== EXERCISE INPUT

[src/rtl/memory_stage.sv]
// MIPS MEM stage: ALU results pass through; lw/sw run a req/ack data-memory access. Optional abort via MEM_TIMEOUT_EN.
// Latency: 1 cycle for non-memory ops; 2 cycles plus 1 per extra no-ack cycle for lw/sw.
// Backpressure: stall is high throughout WAIT, so upstream holds XM_* until the access finishes.
module memory_stage #(
    parameter int TIMEOUT_CYCLES = 16
) (
    input  logic        clk,
    input  logic        rst,
    input  logic        XM_valid,
    input  logic [31:0] XM_ALUout,
    input  logic [31:0] XM_B,
    input  logic [4:0]  XM_RD,
    input  logic        XM_lwFlag,
    input  logic        XM_swFlag,
    input  logic [2:0]  XM_compareFlag,
    output logic        stall,
    output logic        mem_req,
    output logic        mem_we,
    output logic [31:0] mem_addr,
    output logic [31:0] mem_wdata,
    input  logic [31:0] mem_rdata,
    input  logic        mem_ack,
    output logic        MW_valid,
    output logic        MW_wen,
    output logic [4:0]  MW_RD,
    output logic [31:0] MW_data,
    output logic        mem_err
);
    typedef enum logic {IDLE = 1'b0, WAIT = 1'b1} state_t;

    state_t      state, state_nxt;
    logic [4:0]  pend_rd, pend_rd_nxt;
    logic        mem_req_nxt, mem_we_nxt;
    logic [31:0] mem_addr_nxt, mem_wdata_nxt;
    logic        MW_valid_nxt, MW_wen_nxt;
    logic [4:0]  MW_RD_nxt;
    logic [31:0] MW_data_nxt;
    logic        is_mem_op;

    if (TIMEOUT_CYCLES < 1 || TIMEOUT_CYCLES > 255) begin : g_bad_timeout
        $error("memory_stage: TIMEOUT_CYCLES must be in 1..255");
    end

`ifdef MEM_TIMEOUT_EN
    localparam logic [7:0] TIMEOUT_LAST = 8'(TIMEOUT_CYCLES - 1);
    logic [7:0] to_cnt, to_cnt_nxt;
    logic       mem_err_nxt;
`endif

    assign is_mem_op = XM_lwFlag | XM_swFlag;
    // Pure decode of the state flop, so stall never has a combinational input path.
    assign stall     = (state == WAIT);

    always_comb begin
        state_nxt     = state;
        pend_rd_nxt   = pend_rd;
        mem_req_nxt   = mem_req;
        mem_we_nxt    = mem_we;
        mem_addr_nxt  = mem_addr;
        mem_wdata_nxt = mem_wdata;
        MW_valid_nxt  = 1'b0;
        MW_wen_nxt    = 1'b0;
        MW_RD_nxt     = MW_RD;
        MW_data_nxt   = MW_data;
`ifdef MEM_TIMEOUT_EN
        to_cnt_nxt    = to_cnt;
        mem_err_nxt   = mem_err;
`endif
        case (state)
            IDLE: begin
                if (XM_valid) begin
                    if (is_mem_op) begin
                        mem_addr_nxt  = {XM_ALUout[31:2], 2'b00};
                        mem_wdata_nxt = XM_B;
                        mem_we_nxt    = XM_swFlag;
                        pend_rd_nxt   = XM_RD;
                        mem_req_nxt   = 1'b1;
                        state_nxt     = WAIT;
`ifdef MEM_TIMEOUT_EN
                        to_cnt_nxt    = 8'd0;
`endif
                    end else begin
                        MW_valid_nxt = 1'b1;
                        MW_RD_nxt    = XM_RD;
                        MW_data_nxt  = XM_ALUout;
                        MW_wen_nxt   = (XM_RD != 5'd0) && (XM_compareFlag != 3'd1);
                    end
                end
            end
            WAIT: begin
                if (mem_ack) begin
                    mem_req_nxt  = 1'b0;
                    state_nxt    = IDLE;
                    MW_valid_nxt = 1'b1;
                    MW_RD_nxt    = pend_rd;
                    if (mem_we) begin
                        MW_data_nxt = mem_addr;
                    end else begin
                        MW_data_nxt = mem_rdata;
                        MW_wen_nxt  = (pend_rd != 5'd0);
                    end
                end
`ifdef MEM_TIMEOUT_EN
                // Ack is tested first, so an ack on the timeout edge still completes normally.
                else if (to_cnt == TIMEOUT_LAST) begin
                    mem_req_nxt  = 1'b0;
                    state_nxt    = IDLE;
                    MW_valid_nxt = 1'b1;
                    MW_RD_nxt    = pend_rd;
                    mem_err_nxt  = 1'b1;
                end else begin
                    to_cnt_nxt = to_cnt + 8'd1;
                end
`endif
            end
            default: state_nxt = IDLE;
        endcase
    end

    always_ff @(posedge clk or posedge rst) begin
        if (rst) begin
            state     <= IDLE;
            pend_rd   <= '0;
            mem_req   <= 1'b0;
            mem_we    <= 1'b0;
            mem_addr  <= '0;
            mem_wdata <= '0;
            MW_valid  <= 1'b0;
            MW_wen    <= 1'b0;
            MW_RD     <= '0;
            MW_data   <= '0;
        end else begin
            state     <= state_nxt;
            pend_rd   <= pend_rd_nxt;
            mem_req   <= mem_req_nxt;
            mem_we    <= mem_we_nxt;
            mem_addr  <= mem_addr_nxt;
            mem_wdata <= mem_wdata_nxt;
            MW_valid  <= MW_valid_nxt;
            MW_wen    <= MW_wen_nxt;
            MW_RD     <= MW_RD_nxt;
            MW_data   <= MW_data_nxt;
        end
    end

`ifdef MEM_TIMEOUT_EN
    always_ff @(posedge clk or posedge rst) begin
        if (rst) begin
            to_cnt  <= 8'd0;
            mem_err <= 1'b0;
        end else begin
            to_cnt  <= to_cnt_nxt;
            mem_err <= mem_err_nxt;
        end
    end
`else
    assign mem_err = 1'b0;
`endif
endmodule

====

### [AIM OF THE TASK]
The response has to match the records above word for word.

### [EXERCISE RESPONSE]
[src/rtl/memory_stage.sv]
// MIPS MEM stage: ALU results pass through; lw/sw run a req/ack data-memory access. Optional abort via MEM_TIMEOUT_EN.
// Latency: 1 cycle for non-memory ops; 2 cycles plus 1 per extra no-ack cycle for lw/sw.
// Backpressure: stall is high throughout WAIT, so upstream holds XM_* until the access finishes.
module memory_stage #(
    parameter int TIMEOUT_CYCLES = 16
) (
    input  logic        clk,
    input  logic        rst,
    input  logic        XM_valid,
    input  logic [31:0] XM_ALUout,
    input  logic [31:0] XM_B,
    input  logic [4:0]  XM_RD,
    input  logic        XM_lwFlag,
    input  logic        XM_swFlag,
    input  logic [2:0]  XM_compareFlag,
    output logic        stall,
    output logic        mem_req,
    output logic        mem_we,
    output logic [31:0] mem_addr,
    output logic [31:0] mem_wdata,
    input  logic [31:0] mem_rdata,
    input  logic        mem_ack,
    output logic        MW_valid,
    output logic        MW_wen,
    output logic [4:0]  MW_RD,
    output logic [31:0] MW_data,
    output logic        mem_err
);
    typedef enum logic {IDLE = 1'b0, WAIT = 1'b1} state_t;

    state_t      state, state_nxt;
    logic [4:0]  pend_rd, pend_rd_nxt;
    logic        mem_req_nxt, mem_we_nxt;
    logic [31:0] mem_addr_nxt, mem_wdata_nxt;
    logic        MW_valid_nxt, MW_wen_nxt;
    logic [4:0]  MW_RD_nxt;
    logic [31:0] MW_data_nxt;
    logic        is_mem_op;

    if (TIMEOUT_CYCLES < 1 || TIMEOUT_CYCLES > 255) begin : g_bad_timeout
        $error("memory_stage: TIMEOUT_CYCLES must be in 1..255");
    end

`ifdef MEM_TIMEOUT_EN
    localparam logic [7:0] TIMEOUT_LAST = 8'(TIMEOUT_CYCLES - 1);
    logic [7:0] to_cnt, to_cnt_nxt;
    logic       mem_err_nxt;
`endif

    assign is_mem_op = XM_lwFlag | XM_swFlag;
    // Pure decode of the state flop, so stall never has a combinational input path.
    assign stall     = (state == WAIT);

    always_comb begin
        state_nxt     = state;
        pend_rd_nxt   = pend_rd;
        mem_req_nxt   = mem_req;
        mem_we_nxt    = mem_we;
        mem_addr_nxt  = mem_addr;
        mem_wdata_nxt = mem_wdata;
        MW_valid_nxt  = 1'b0;
        MW_wen_nxt    = 1'b0;
        MW_RD_nxt     = MW_RD;
        MW_data_nxt   = MW_data;
`ifdef MEM_TIMEOUT_EN
        to_cnt_nxt    = to_cnt;
        mem_err_nxt   = mem_err;
`endif
        case (state)
            IDLE: begin
                if (XM_valid) begin
                    if (is_mem_op) begin
                        mem_addr_nxt  = {XM_ALUout[31:2], 2'b00};
                        mem_wdata_nxt = XM_B;
                        mem_we_nxt    = XM_swFlag;
                        pend_rd_nxt   = XM_RD;
                        mem_req_nxt   = 1'b1;
                        state_nxt     = WAIT;
`ifdef MEM_TIMEOUT_EN
                        to_cnt_nxt    = 8'd0;
`endif
                    end else begin
                        MW_valid_nxt = 1'b1;
                        MW_RD_nxt    = XM_RD;
                        MW_data_nxt  = XM_ALUout;
                        MW_wen_nxt   = (XM_RD != 5'd0) && (XM_compareFlag != 3'd1);
                    end
                end
            end
            WAIT: begin
                if (mem_ack) begin
                    mem_req_nxt  = 1'b0;
                    state_nxt    = IDLE;
                    MW_valid_nxt = 1'b1;
                    MW_RD_nxt    = pend_rd;
                    if (mem_we) begin
                        MW_data_nxt = mem_addr;
                    end else begin
                        MW_data_nxt = mem_rdata;
                        MW_wen_nxt  = (pend_rd != 5'd0);
                    end
                end
`ifdef MEM_TIMEOUT_EN
                // Ack is tested first, so an ack on the timeout edge still completes normally.
                else if (to_cnt == TIMEOUT_LAST) begin
                    mem_req_nxt  = 1'b0;
                    state_nxt    = IDLE;
                    MW_valid_nxt = 1'b1;
                    MW_RD_nxt    = pend_rd;
                    mem_err_nxt  = 1'b1;
                end else begin
                    to_cnt_nxt = to_cnt + 8'd1;
                end
`endif
            end
            default: state_nxt = IDLE;
        endcase
    end

    always_ff @(posedge clk or posedge rst) begin
        if (rst) begin
            state     <= IDLE;
            pend_rd   <= '0;
            mem_req   <= 1'b0;
            mem_we    <= 1'b0;
            mem_addr  <= '0;
            mem_wdata <= '0;
            MW_valid  <= 1'b0;
            MW_wen    <= 1'b0;
            MW_RD     <= '0;
            MW_data   <= '0;
        end else begin
            state     <= state_nxt;
            pend_rd   <= pend_rd_nxt;
            mem_req   <= mem_req_nxt;
            mem_we    <= mem_we_nxt;
            mem_addr  <= mem_addr_nxt;
            mem_wdata <= mem_wdata_nxt;
            MW_valid  <= MW_valid_nxt;
            MW_wen    <= MW_wen_nxt;
            MW_RD     <= MW_RD_nxt;
            MW_data   <= MW_data_nxt;
        end
    end

`ifdef MEM_TIMEOUT_EN
    always_ff @(posedge clk or posedge rst) begin
        if (rst) begin
            to_cnt  <= 8'd0;
            mem_err <= 1'b0;
        end else begin
            to_cnt  <= to_cnt_nxt;
            mem_err <= mem_err_nxt;
        end
    end
`else
    assign mem_err = 1'b0;
`endif
endmodule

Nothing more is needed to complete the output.